Wednesday, June 5, 2013

I am sitting here tonight when I realize that something feels very off, like I am missing something or someone.  Then I realize, I am a bit choked up, cause I miss feeling sat in a way, not really the feeling sad part, but the sad me. It had been soo long since I saw that part of me, that I am feeling the lose. I am not sure if that make any sense at all, but it is the truth and my current reality. I need to do something to say goodbye to that once shell of a girl and celebrate the woman I am.  

TMS and Dr Boz has taken me to new realities that I never knew were possible. I can see and enjoy a bright sunny day and even find appreciation in the cloudy rainy ones.  I have 5 treatments left and I am excited to continue to learn and grow away from the shell of the girl I used to me. I am even willing to list my 5 Gratitudes for today...I am thankful for...

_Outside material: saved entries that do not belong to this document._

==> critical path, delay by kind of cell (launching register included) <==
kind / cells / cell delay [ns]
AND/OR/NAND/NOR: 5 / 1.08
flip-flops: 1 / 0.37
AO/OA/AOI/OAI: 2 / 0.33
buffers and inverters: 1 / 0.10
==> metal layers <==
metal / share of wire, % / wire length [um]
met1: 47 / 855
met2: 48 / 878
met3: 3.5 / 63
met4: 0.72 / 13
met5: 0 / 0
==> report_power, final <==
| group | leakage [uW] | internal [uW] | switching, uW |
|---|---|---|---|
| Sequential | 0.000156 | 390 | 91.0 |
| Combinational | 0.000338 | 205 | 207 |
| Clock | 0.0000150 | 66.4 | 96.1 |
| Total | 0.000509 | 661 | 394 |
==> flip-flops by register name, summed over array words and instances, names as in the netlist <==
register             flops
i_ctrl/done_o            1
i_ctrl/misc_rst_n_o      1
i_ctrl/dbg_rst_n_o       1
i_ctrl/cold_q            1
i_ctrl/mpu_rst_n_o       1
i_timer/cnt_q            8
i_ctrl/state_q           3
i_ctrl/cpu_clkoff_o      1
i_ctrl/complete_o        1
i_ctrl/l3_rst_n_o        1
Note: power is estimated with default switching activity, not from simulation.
`src/rtl/i2c_ps_pkg.sv`:
```
package i2c_ps_pkg;
  localparam int unsigned ADDR_W = 8;

  typedef enum logic [2:0] {PH_IDLE, PH_DEV, PH_MEM, PH_WR, PH_RD, PH_SKIP} phase_e;
  typedef enum logic [1:0] {CM_OPEN, CM_WAIT, CM_DRAIN} commit_e;

  function automatic logic nv_loc(input logic [ADDR_W-1:0] a, input logic [7:0] row0_mask,
                                  input logic [ADDR_W-1:0] lo, input logic [ADDR_W-1:0] hi);
    return ((a[ADDR_W-1:3] == '0) && row0_mask[a[2:0]]) || ((a >= lo) && (a <= hi));
  endfunction
endpackage

```
`src/rtl/i2c_ps_sync.sv`:
```
module i2c_ps_sync #(
  parameter int unsigned STAGES = 2
) (
  input  logic clk_i,
  input  logic rst_ni,
  input  logic scl_i,
  input  logic sda_i,
  output logic scl_o,
  output logic sda_o,
  output logic scl_rise_o,
  output logic scl_fall_o,
  output logic start_o,
  output logic stop_o
);
  localparam int unsigned NLINES = 2;

  logic [NLINES-1:0] raw, synced;
  logic              scl_q, sda_q;

  assign raw = {scl_i, sda_i};

  for (genvar g = 0; g < NLINES; g++) begin : g_line
    logic [STAGES-1:0] chain_q;
    always_ff @(posedge clk_i or negedge rst_ni) begin
      if (!rst_ni) chain_q <= '1;
      else         chain_q <= {chain_q[STAGES-2:0], raw[g]};
    end
    assign synced[g] = chain_q[STAGES-1];
  end

  always_ff @(posedge clk_i or negedge rst_ni) begin
    if (!rst_ni) begin
      scl_q <= 1'b1;
      sda_q <= 1'b1;
    end else begin
      scl_q <= synced[1];
      sda_q <= synced[0];
    end
  end

  assign scl_o      = synced[1];
  assign sda_o      = synced[0];
  assign scl_rise_o = synced[1] & ~scl_q;
  assign scl_fall_o = ~synced[1] & scl_q;
  // SDA edge while SCL stays high
  assign start_o    = synced[1] & scl_q & sda_q & ~synced[0];
  assign stop_o     = synced[1] & scl_q & ~sda_q & synced[0];
endmodule

```
`src/rtl/i2c_ps_engine.sv`:
```
module i2c_ps_engine
  import i2c_ps_pkg::*;
#(
  parameter logic [4:0]  DEV_PREFIX = 5'b01010,
  parameter int unsigned PAGE_AW    = 3
) (
  input  logic              clk_i,
  input  logic              rst_ni,
  input  logic              sda_i,
  input  logic              scl_rise_i,
  input  logic              scl_fall_i,
  input  logic              start_i,
  input  logic              stop_i,
  input  logic [1:0]        strap_i,
  input  logic              busy_i,
  input  logic [ADDR_W-1:0] rdata_i,
  output logic              sda_oe_o,
  output logic              we_o,
  output logic [ADDR_W-1:0] waddr_o,
  output logic [ADDR_W-1:0] wdata_o,
  output logic [ADDR_W-1:0] raddr_o
);
  phase_e            phase_q;
  logic [3:0]        cnt_q;
  logic [7:0]        shreg_q;
  logic [6:0]        tx_q;
  logic [ADDR_W-1:0] addr_q;
  logic              rw_q, mack_q;

  assign raddr_o = addr_q;

  always_ff @(posedge clk_i or negedge rst_ni) begin
    if (!rst_ni) begin
      phase_q  <= PH_IDLE;
      cnt_q    <= '0;
      shreg_q  <= '0;
      tx_q     <= '0;
      addr_q   <= '0;
      rw_q     <= 1'b0;
      mack_q   <= 1'b0;
      sda_oe_o <= 1'b0;
      we_o     <= 1'b0;
      waddr_o  <= '0;
      wdata_o  <= '0;
    end else begin
      we_o <= 1'b0;
      if (start_i) begin
        phase_q  <= PH_DEV;
        cnt_q    <= '0;
        sda_oe_o <= 1'b0;
      end else if (stop_i) begin
        phase_q  <= PH_IDLE;
        cnt_q    <= '0;
        sda_oe_o <= 1'b0;
      end else if (phase_q == PH_IDLE || phase_q == PH_SKIP) begin
        cnt_q <= '0;
      end else if (scl_rise_i) begin
        if (cnt_q < 4'd8) shreg_q <= {shreg_q[6:0], sda_i};
        else              mack_q  <= ~sda_i;
        cnt_q <= cnt_q + 4'd1;
      end else if (scl_fall_i) begin
        if (cnt_q == 4'd8) begin
          // byte complete: drive or release the 9th bit
          unique case (phase_q)
            PH_DEV: begin
              if (shreg_q[7:1] == {DEV_PREFIX, strap_i} && !busy_i) begin
                sda_oe_o <= 1'b1;
                rw_q     <= shreg_q[0];
              end else begin
                phase_q <= PH_SKIP;
              end
            end
            PH_MEM: begin
              sda_oe_o <= 1'b1;
              addr_q   <= shreg_q;
            end
            PH_WR: begin
              sda_oe_o <= 1'b1;
              we_o     <= 1'b1;
              waddr_o  <= addr_q;
              wdata_o  <= shreg_q;
              addr_q   <= {addr_q[ADDR_W-1:PAGE_AW], addr_q[PAGE_AW-1:0] + 1'b1};
            end
            PH_RD:   sda_oe_o <= 1'b0;
            default: ;
          endcase
        end else if (cnt_q == 4'd9) begin
          cnt_q    <= '0;
          sda_oe_o <= 1'b0;
          unique case (phase_q)
            PH_DEV: begin
              if (rw_q) begin
                phase_q  <= PH_RD;
                tx_q     <= rdata_i[6:0];
                sda_oe_o <= ~rdata_i[7];
                addr_q   <= addr_q + 1'b1;
              end else begin
                phase_q <= PH_MEM;
              end
            end
            PH_MEM: phase_q <= PH_WR;
            PH_RD: begin
              if (mack_q) begin
                tx_q     <= rdata_i[6:0];
                sda_oe_o <= ~rdata_i[7];
                addr_q   <= addr_q + 1'b1;
              end else begin
                phase_q <= PH_SKIP;
              end
            end
            default: ;
          endcase
        end else if (phase_q == PH_RD && cnt_q != 4'd0) begin
          sda_oe_o <= ~tx_q[6];
          tx_q     <= {tx_q[5:0], 1'b0};
        end
      end
    end
  end
endmodule

```
`src/rtl/i2c_ps_page.sv`:
```
module i2c_ps_page
  import i2c_ps_pkg::*;
#(
  parameter int unsigned       PAGE_BYTES    = 8,
  parameter int unsigned       COMMIT_CYCLES = 2_500_000,
  parameter logic [7:0]        NV_ROW0_MASK  = 8'h09,
  parameter logic [ADDR_W-1:0] NV_LO         = 8'h80,
  parameter logic [ADDR_W-1:0] NV_HI         = 8'hC7
) (
  input  logic              clk_i,
  input  logic              rst_ni,
  input  logic              we_i,
  input  logic [ADDR_W-1:0] waddr_i,
  input  logic [ADDR_W-1:0] wdata_i,
  input  logic              shadow_only_i,
  input  logic              start_i,
  input  logic              stop_i,
  output logic              busy_o,
  output logic              nv_we_o,
  output logic [ADDR_W-1:0] nv_addr_o,
  output logic [ADDR_W-1:0] nv_wdata_o
);
  localparam int unsigned PAGE_AW = $clog2(PAGE_BYTES);
  localparam int unsigned TW      = (COMMIT_CYCLES > 1) ? $clog2(COMMIT_CYCLES) : 1;

  commit_e                        st_q;
  logic [PAGE_BYTES-1:0][7:0]     buf_q;
  logic [PAGE_BYTES-1:0]          vld_q;
  logic [ADDR_W-PAGE_AW-1:0]      base_q;
  logic [PAGE_AW-1:0]             slot_q;
  logic [TW-1:0]                  tmr_q;
  logic                           take;

  assign take = we_i && nv_loc(waddr_i, NV_ROW0_MASK, NV_LO, NV_HI)
                && !(shadow_only_i && waddr_i == '0);

  always_ff @(posedge clk_i) begin
    if (st_q == CM_OPEN && take) buf_q[waddr_i[PAGE_AW-1:0]] <= wdata_i;
  end

  always_ff @(posedge clk_i or negedge rst_ni) begin
    if (!rst_ni) begin
      st_q   <= CM_OPEN;
      vld_q  <= '0;
      base_q <= '0;
      slot_q <= '0;
      tmr_q  <= '0;
    end else begin
      unique case (st_q)
        CM_OPEN: begin
          if (start_i) begin
            vld_q <= '0;  // repeated START drops the page
          end else if (stop_i && |vld_q) begin
            st_q  <= CM_WAIT;
            tmr_q <= TW'(COMMIT_CYCLES - 1);
          end else if (take) begin
            vld_q[waddr_i[PAGE_AW-1:0]] <= 1'b1;
            base_q <= waddr_i[ADDR_W-1:PAGE_AW];
          end
        end
        CM_WAIT: begin
          if (tmr_q == '0) begin
            st_q   <= CM_DRAIN;
            slot_q <= '0;
          end else begin
            tmr_q <= tmr_q - 1'b1;
          end
        end
        CM_DRAIN: begin
          if (slot_q == PAGE_AW'(PAGE_BYTES - 1)) begin
            st_q  <= CM_OPEN;
            vld_q <= '0;
          end else begin
            slot_q <= slot_q + 1'b1;
          end
        end
        default: st_q <= CM_OPEN;
      endcase
    end
  end

  assign busy_o     = (st_q != CM_OPEN);
  assign nv_we_o    = (st_q == CM_DRAIN) && vld_q[slot_q];
  assign nv_addr_o  = {base_q, slot_q};
  assign nv_wdata_o = buf_q[slot_q];
endmodule

```
`src/rtl/i2c_page_slave.sv`:
```
module i2c_page_slave
  import i2c_ps_pkg::*;
#(
  parameter int unsigned       SYNC_STAGES   = 2,
  parameter logic [4:0]        DEV_PREFIX    = 5'b01010,
  parameter int unsigned       PAGE_BYTES    = 8,
  parameter int unsigned       COMMIT_CYCLES = 2_500_000,
  parameter logic [7:0]        NV_ROW0_MASK  = 8'h09,
  parameter logic [ADDR_W-1:0] NV_LO         = 8'h80,
  parameter logic [ADDR_W-1:0] NV_HI         = 8'hC7
) (
  input  logic              clk_i,
  input  logic              rst_ni,
  input  logic              scl_i,
  input  logic              sda_i,
  output logic              sda_oe_o,
  input  logic [1:0]        strap_i,
  input  logic              shadow_only_i,
  output logic              reg_we_o,
  output logic [ADDR_W-1:0] reg_addr_o,
  output logic [ADDR_W-1:0] reg_wdata_o,
  output logic [ADDR_W-1:0] reg_raddr_o,
  input  logic [ADDR_W-1:0] reg_rdata_i,
  output logic              busy_o,
  output logic              nv_we_o,
  output logic [ADDR_W-1:0] nv_addr_o,
  output logic [ADDR_W-1:0] nv_wdata_o
);
  localparam int unsigned PAGE_AW = $clog2(PAGE_BYTES);

  logic scl_s, sda_s, scl_rise, scl_fall, start_evt, stop_evt;

  i2c_ps_sync #(.STAGES(SYNC_STAGES)) u_sync (
    .clk_i, .rst_ni, .scl_i, .sda_i,
    .scl_o(scl_s), .sda_o(sda_s),
    .scl_rise_o(scl_rise), .scl_fall_o(scl_fall),
    .start_o(start_evt), .stop_o(stop_evt)
  );

  logic scl_unused;
  assign scl_unused = scl_s;

  i2c_ps_engine #(.DEV_PREFIX(DEV_PREFIX), .PAGE_AW(PAGE_AW)) u_engine (
    .clk_i, .rst_ni,
    .sda_i(sda_s), .scl_rise_i(scl_rise), .scl_fall_i(scl_fall),
    .start_i(start_evt), .stop_i(stop_evt),
    .strap_i, .busy_i(busy_o), .rdata_i(reg_rdata_i),
    .sda_oe_o, .we_o(reg_we_o), .waddr_o(reg_addr_o), .wdata_o(reg_wdata_o),
    .raddr_o(reg_raddr_o)
  );

  i2c_ps_page #(
    .PAGE_BYTES(PAGE_BYTES), .COMMIT_CYCLES(COMMIT_CYCLES),
    .NV_ROW0_MASK(NV_ROW0_MASK), .NV_LO(NV_LO), .NV_HI(NV_HI)
  ) u_page (
    .clk_i, .rst_ni,
    .we_i(reg_we_o), .waddr_i(reg_addr_o), .wdata_i(reg_wdata_o),
    .shadow_only_i, .start_i(start_evt), .stop_i(stop_evt),
    .busy_o, .nv_we_o, .nv_addr_o, .nv_wdata_o
  );
endmodule

```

1.   The Lord above that gives us infinite number of chances to learn and grow
2.   For my Son Alec, he amazes me daily
3.   Friends new and old that renew the vow to stay healthy
      - Chad, my angel among us, at least for me
      - Melissa, window cleaner, I can see so much better
      - Matt, Ryan & Craig - So far away but always there cheering me on
      - Dr Boz - for making me feel whole
      - the work folks - for being so encouraging
      - Cindy - for putting reality into words
      - Dave for reminding me to believe in myself
      - Branon & Pam - I cheerleaders from a far (Congrats and much love to you both!)
      - "The Girls"  - Just know that you are out there when I need you!
4.   My Family - they are always there
5.   Most of all; For ME, MYSELF & I - Love me or hate me, you cant take me away from me!